As I have shared some of the journal entries from my former client’s last journal in the months before she died, one thing I have discovered is how direct and honest she is with the Lord. At that point in time she was in her late forties and had known the Lord for some time. She had worked through a lot of losses and pain, served in various ministry positions and leadership roles. During these months near the end of her life, she was able to process with Him exactly what she was feeling.

 

Let me share one example:

 

“I know His timing is perfect, but my watch says this has gone on long enough.

 

I know He is my strength, but can’t this be enough? One more minute, one more hour, one more day!
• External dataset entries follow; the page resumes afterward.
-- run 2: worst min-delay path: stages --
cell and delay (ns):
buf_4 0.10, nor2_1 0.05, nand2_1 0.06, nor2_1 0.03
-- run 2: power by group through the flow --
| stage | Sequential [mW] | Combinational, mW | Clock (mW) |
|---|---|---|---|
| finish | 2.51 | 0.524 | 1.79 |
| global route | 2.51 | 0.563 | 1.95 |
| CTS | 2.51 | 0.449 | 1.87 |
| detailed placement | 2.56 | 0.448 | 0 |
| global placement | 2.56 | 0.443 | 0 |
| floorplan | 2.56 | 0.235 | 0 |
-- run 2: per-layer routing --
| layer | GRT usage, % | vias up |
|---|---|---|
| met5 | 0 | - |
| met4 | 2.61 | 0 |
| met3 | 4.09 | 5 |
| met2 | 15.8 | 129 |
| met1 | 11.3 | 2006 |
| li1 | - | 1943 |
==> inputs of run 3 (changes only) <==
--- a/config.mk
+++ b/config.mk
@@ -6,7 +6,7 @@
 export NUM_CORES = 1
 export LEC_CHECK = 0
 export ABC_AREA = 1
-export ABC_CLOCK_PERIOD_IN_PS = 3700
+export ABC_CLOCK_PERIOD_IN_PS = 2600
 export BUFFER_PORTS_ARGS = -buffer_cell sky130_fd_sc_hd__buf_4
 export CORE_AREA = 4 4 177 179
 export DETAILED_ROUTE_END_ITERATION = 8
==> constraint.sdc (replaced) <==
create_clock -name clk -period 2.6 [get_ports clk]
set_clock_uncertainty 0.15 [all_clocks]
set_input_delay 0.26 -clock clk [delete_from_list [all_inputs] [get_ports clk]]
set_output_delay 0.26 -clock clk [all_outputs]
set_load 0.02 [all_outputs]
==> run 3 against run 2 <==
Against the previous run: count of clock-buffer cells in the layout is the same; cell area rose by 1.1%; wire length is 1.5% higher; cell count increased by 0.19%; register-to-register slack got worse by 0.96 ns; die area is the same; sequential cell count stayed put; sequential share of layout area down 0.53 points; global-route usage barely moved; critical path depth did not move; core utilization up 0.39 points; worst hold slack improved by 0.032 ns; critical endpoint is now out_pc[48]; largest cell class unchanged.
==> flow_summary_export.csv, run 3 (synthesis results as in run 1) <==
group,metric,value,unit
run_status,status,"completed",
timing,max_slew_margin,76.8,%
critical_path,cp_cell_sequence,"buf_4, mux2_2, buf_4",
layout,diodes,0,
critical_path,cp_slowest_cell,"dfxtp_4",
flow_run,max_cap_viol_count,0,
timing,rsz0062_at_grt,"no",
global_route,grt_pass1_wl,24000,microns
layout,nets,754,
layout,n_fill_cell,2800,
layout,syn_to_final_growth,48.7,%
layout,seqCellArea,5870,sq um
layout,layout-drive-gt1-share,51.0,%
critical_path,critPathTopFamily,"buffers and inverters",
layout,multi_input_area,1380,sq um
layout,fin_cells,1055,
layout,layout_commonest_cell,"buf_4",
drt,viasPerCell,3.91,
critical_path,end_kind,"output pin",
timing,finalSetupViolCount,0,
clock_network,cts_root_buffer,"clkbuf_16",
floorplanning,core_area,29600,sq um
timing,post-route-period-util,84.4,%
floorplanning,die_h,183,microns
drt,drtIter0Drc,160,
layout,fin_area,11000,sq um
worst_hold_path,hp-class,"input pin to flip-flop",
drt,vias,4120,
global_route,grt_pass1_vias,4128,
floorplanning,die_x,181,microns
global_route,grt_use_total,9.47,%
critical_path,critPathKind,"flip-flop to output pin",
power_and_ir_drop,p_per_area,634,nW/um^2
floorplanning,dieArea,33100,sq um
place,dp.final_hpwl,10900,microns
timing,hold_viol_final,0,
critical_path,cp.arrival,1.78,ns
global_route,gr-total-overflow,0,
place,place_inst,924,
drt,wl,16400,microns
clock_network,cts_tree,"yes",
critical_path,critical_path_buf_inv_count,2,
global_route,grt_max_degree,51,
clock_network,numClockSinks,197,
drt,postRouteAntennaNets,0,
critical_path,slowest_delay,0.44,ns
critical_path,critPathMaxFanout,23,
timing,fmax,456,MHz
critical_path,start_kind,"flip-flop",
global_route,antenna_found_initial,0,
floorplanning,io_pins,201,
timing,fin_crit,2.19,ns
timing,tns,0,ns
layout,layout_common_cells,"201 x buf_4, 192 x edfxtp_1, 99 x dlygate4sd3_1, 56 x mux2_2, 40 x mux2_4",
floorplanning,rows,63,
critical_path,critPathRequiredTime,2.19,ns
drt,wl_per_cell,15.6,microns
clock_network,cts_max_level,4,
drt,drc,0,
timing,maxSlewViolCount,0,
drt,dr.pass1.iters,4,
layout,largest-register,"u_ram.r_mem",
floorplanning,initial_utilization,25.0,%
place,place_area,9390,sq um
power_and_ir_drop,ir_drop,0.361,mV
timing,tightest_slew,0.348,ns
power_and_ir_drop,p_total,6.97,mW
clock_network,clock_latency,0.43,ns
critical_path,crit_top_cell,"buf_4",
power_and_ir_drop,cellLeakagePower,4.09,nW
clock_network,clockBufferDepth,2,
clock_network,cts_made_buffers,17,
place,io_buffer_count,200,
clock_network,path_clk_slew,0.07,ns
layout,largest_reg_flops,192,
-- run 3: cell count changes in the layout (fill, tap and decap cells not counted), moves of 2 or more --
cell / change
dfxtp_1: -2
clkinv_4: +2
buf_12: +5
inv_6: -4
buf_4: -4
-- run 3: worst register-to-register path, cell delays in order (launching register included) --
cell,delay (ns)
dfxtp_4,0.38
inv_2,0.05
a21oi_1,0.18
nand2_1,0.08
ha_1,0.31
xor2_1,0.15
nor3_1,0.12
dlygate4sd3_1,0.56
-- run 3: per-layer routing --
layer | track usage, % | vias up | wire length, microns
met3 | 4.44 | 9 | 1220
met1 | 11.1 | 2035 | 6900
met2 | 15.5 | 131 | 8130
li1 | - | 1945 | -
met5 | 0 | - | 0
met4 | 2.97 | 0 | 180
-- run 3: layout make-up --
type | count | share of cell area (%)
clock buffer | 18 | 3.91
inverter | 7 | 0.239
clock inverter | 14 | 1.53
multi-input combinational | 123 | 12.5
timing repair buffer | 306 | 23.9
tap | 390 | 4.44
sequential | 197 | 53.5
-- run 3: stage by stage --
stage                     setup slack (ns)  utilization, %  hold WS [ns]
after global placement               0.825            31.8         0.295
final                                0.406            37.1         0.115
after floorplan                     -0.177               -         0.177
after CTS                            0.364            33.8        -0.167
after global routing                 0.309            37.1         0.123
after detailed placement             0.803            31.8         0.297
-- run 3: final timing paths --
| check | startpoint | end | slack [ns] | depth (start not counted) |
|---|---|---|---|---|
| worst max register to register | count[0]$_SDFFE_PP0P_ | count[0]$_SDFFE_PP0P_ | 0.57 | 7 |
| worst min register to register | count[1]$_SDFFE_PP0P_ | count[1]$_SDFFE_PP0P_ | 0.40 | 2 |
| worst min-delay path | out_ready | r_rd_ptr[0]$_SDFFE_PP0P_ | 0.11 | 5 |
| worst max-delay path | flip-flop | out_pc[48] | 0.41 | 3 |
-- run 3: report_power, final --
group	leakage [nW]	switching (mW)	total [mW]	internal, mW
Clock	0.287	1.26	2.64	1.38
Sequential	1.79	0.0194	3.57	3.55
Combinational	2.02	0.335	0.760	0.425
You are my strength…I know you won’t take me home one day before my job is done! But today in my anger I scream: ENOUGH!!

 

The world tells you to take a pill, read this, go here, go there, watch this, drink that, and smoke this! Divert! Deny! Pretend! Run away!

 

I can’t! My body goes with me. My pain is always here – it goes with me! And that’s why today, I’m angry! I can’t stop what’s happening. I can’t make it go away! I can’t ignore it or deny it! It’s here! And I’m angry! DAMN!

 

And you know what? It’s okay. It’s okay that I feel my anger, write it down, say it…whatever! It’s okay. God understands. He still loves me. I didn’t knock Him off His throne, didn’t shock him! Its okay! He still loves me! I still love Him! He understands! Thanks, Father God! Thank you for letting me be real!”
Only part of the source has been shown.